Le Déclassement
Auteur : Camille Peugny,
Editeur : Grasset
Année : 2009
L’ascenseur social est en panne, le constat est désormais connu et ne souffre d’ailleurs d’aucune contestation, si ce n’est peut-être sur l’ampleur du phénomène. Mais plus inquiétant encore, au risque de stagnation (le sur-place) a succédé, dans notre pays, celui du déclassement social (régression). C’est ce que montre le sociologue Camille Peugny, chiffres à l’appui : les générations nées à partir des année 60, sont de plus en plus nombreuses à occuper une position moins élevée que celle de leurs parents.

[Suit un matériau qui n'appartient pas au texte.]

<file path="config.mk">
export PLATFORM = sky130hd
export DESIGN_NAME = mc_control_fsm
export DESIGN_NICKNAME = d
export VERILOG_FILES = /design/src/rtl/mips_pkg.sv /design/src/rtl/mc_alu_decoder.sv /design/src/rtl/mc_control_fsm.sv
export SDC_FILE = /design/constraint.sdc
export NUM_CORES = 1
export LEC_CHECK = 0
export ABC_AREA = 0
export CAP_MARGIN = 10
export CORE_ASPECT_RATIO = 1.75
export CORE_MARGIN = 1.5
export CORE_UTILIZATION = 51
export CTS_CLUSTER_DIAMETER = 200
export DETAILED_ROUTE_END_ITERATION = 8
export PLACE_DENSITY = 0.89
export SLEW_MARGIN = 20
export SYNTH_ARGS = -nofsm -noshare
export SYNTH_HDL_FRONTEND = slang
export SYNTH_HIERARCHICAL = 1
export SYNTH_SLANG_ARGS = --single-unit
</file>
<file path="constraint.sdc">
create_clock -name clk -period 3.4 [get_ports clk]
set_clock_uncertainty 0.1 [all_clocks]
set_input_delay 0.68 -clock clk [delete_from_list [all_inputs] [get_ports clk]]
set_output_delay 0.68 -clock clk [all_outputs]
set_load 0.01 [all_outputs]
</file>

Ces trajectoires déclinantes représentent aujourd’hui 25% des 35-39 ans contre 18%, il y a 20 ans.
La massification de l’enseignement supérieur a permis à une proportion croissante de jeunes d’obtenir des diplômes universitaires. Mais ces diplômes ne sont plus à même d’assurer à leurs détenteurs l’accès à des professions en rapport avec leur niveau d’études. S’en suit un double déclassement. Scolaire, d’une part, puisque les diplômes dévalorisés sur le marché du travail se voient bradés. D’autre part, le déclassement est aussi social car la position des parents n’a pas été maintenue alors que les trajectoires solaires des enfants sont plus brillantes.

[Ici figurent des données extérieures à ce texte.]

## src/rtl/hsid_x_obi_rr_arbiter.sv

```systemverilog
// hsid_x_obi_rr_arbiter: round-robin OBI arbiter; clk/rst, req_i/rsp_o upstream, mem_req_o/mem_rsp_i downstream, outstanding_o, err_o
package hsid_x_obi_inf_pkg;
  typedef struct packed {
    logic        req;
    logic        we;
    logic [3:0]  be;
    logic [31:0] addr;
    logic [31:0] wdata;
  } obi_req_t;
  typedef struct packed {
    logic        gnt;
    logic        rvalid;
    logic [31:0] rdata;
  } obi_resp_t;
endpackage

module hsid_x_obi_rr_arbiter
  import hsid_x_obi_inf_pkg::*;
#(
  parameter int NUM_REQ = 2,
  parameter int MAX_OUTSTANDING = 4,
  localparam int IDX_W = $clog2(NUM_REQ),
  localparam int CNT_W = $clog2(MAX_OUTSTANDING) + 1,
  localparam int PTR_W = (MAX_OUTSTANDING > 1) ? $clog2(MAX_OUTSTANDING) : 1
) (
  input  logic             clk,
  input  logic             rst,
  input  obi_req_t         req_i [NUM_REQ],
  output obi_resp_t        rsp_o [NUM_REQ],
  output obi_req_t         mem_req_o,
  input  obi_resp_t        mem_rsp_i,
  output logic [CNT_W-1:0] outstanding_o,
  output logic             err_o
);
  typedef enum logic {IDLE, LOCKED} state_e;
  state_e state_q, state_d;
  logic [IDX_W-1:0] owner_q, owner_d, rr_q, rr_d, sel, cand, head;
  logic [IDX_W-1:0] fifo_q [MAX_OUTSTANDING];
  logic [PTR_W-1:0] wptr_q, rptr_q;
  logic [CNT_W-1:0] cnt_q;
  logic sel_vld, full, issue, hs, pop, err_q;
  function automatic logic [PTR_W-1:0] inc(input logic [PTR_W-1:0] p);
    return (p == PTR_W'(MAX_OUTSTANDING - 1)) ? '0 : p + 1'b1;
  endfunction
  // Scan downward so the candidate closest to the rr pointer is written last and wins.
  always_comb begin
    sel = rr_q;
    cand = '0;
    sel_vld = 1'b0;
    if (state_q == LOCKED) begin
      sel = owner_q;
      sel_vld = req_i[owner_q].req;
    end else begin
      for (int i = NUM_REQ - 1; i >= 0; i--) begin
        cand = IDX_W'((int'(rr_q) + i) % NUM_REQ);
        if (req_i[cand].req) begin
          sel = cand;
          sel_vld = 1'b1;
        end
      end
    end
  end
  assign full  = cnt_q == CNT_W'(MAX_OUTSTANDING);
  assign issue = sel_vld && !full;
  assign hs    = issue && mem_rsp_i.gnt;
  assign pop   = mem_rsp_i.rvalid && (cnt_q != '0);
  assign head  = fifo_q[rptr_q];
  always_comb begin
    mem_req_o = sel_vld ? req_i[sel] : '0;
    mem_req_o.req = issue;
  end
  always_comb begin
    for (int k = 0; k < NUM_REQ; k++) begin
      rsp_o[k].gnt    = hs && (sel == IDX_W'(k));
      rsp_o[k].rvalid = pop && (head == IDX_W'(k));
      rsp_o[k].rdata  = mem_rsp_i.rdata;
    end
  end
  // A full FIFO freezes arbitration; an owner dropping req releases the lock.
  always_comb begin
    state_d = state_q;
    owner_d = owner_q;
    rr_d = rr_q;
    if (issue) begin
      state_d = hs ? IDLE : LOCKED;
      owner_d = sel;
      if (hs) rr_d = (sel == IDX_W'(NUM_REQ - 1)) ? '0 : sel + 1'b1;
    end else if (!sel_vld) begin
      state_d = IDLE;
    end
  end
  always_ff @(posedge clk or posedge rst) begin
    if (rst) begin
      state_q <= IDLE;
      owner_q <= '0;
      rr_q <= '0;
      wptr_q <= '0;
      rptr_q <= '0;
      cnt_q <= '0;
      err_q <= 1'b0;
    end else begin
      state_q <= state_d;
      owner_q <= owner_d;
      rr_q <= rr_d;
      if (hs) wptr_q <= inc(wptr_q);
      if (pop) rptr_q <= inc(rptr_q);
      cnt_q <= cnt_q + CNT_W'(hs) - CNT_W'(pop);
      if (mem_rsp_i.rvalid && cnt_q == '0) err_q <= 1'b1;
    end
  end
  always_ff @(posedge clk) begin
    if (hs) fifo_q[wptr_q] <= sel;
  end
  assign outstanding_o = cnt_q;
  assign err_o = err_q;
endmodule

```

## config.mk

```make
export PLATFORM = sky130hd
export DESIGN_NAME = hsid_x_obi_rr_arbiter
export DESIGN_NICKNAME = d
export VERILOG_FILES = /design/src/rtl/hsid_x_obi_rr_arbiter.sv
export SDC_FILE = /design/constraint.sdc
export NUM_CORES = 1
export LEC_CHECK = 0
export ABC_AREA = 1
export CAP_MARGIN = 0
export CORE_AREA = 4 4 121 123
export CTS_BUF_LIST = sky130_fd_sc_hd__clkbuf_8
export CTS_CLUSTER_DIAMETER = 30
export DETAILED_ROUTE_END_ITERATION = 10
export DIE_AREA = 0 0 125 127
export GPL_TIMING_DRIVEN = 0
export PLACE_DENSITY = 0.65
export SYNTH_ARGS = -nofsm -noshare
export SYNTH_HDL_FRONTEND = slang
export SYNTH_SLANG_ARGS = --single-unit
export TNS_END_PERCENT = 1
```

## constraint.sdc

```tcl
create_clock -name clk -period 2.5 [get_ports clk]
set_input_delay 0.25 -clock clk [delete_from_list [all_inputs] [get_ports clk]]
set_output_delay 0.25 -clock clk [all_outputs]
set_load 0.005 [all_outputs]
```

Comment s’étonner dès lors de la frustration et la défiance vis à vis du politique qui gagne les nouvelles générations ? Elles peuvent légitimement éprouver le sentiment d’avoir été abusée par une Société qui de façon plus ou moins explicite mais avec constance, laisse entendre que le travail, l’effort, l’investissement dans les études trouvent forcément une reconnaissance sociale.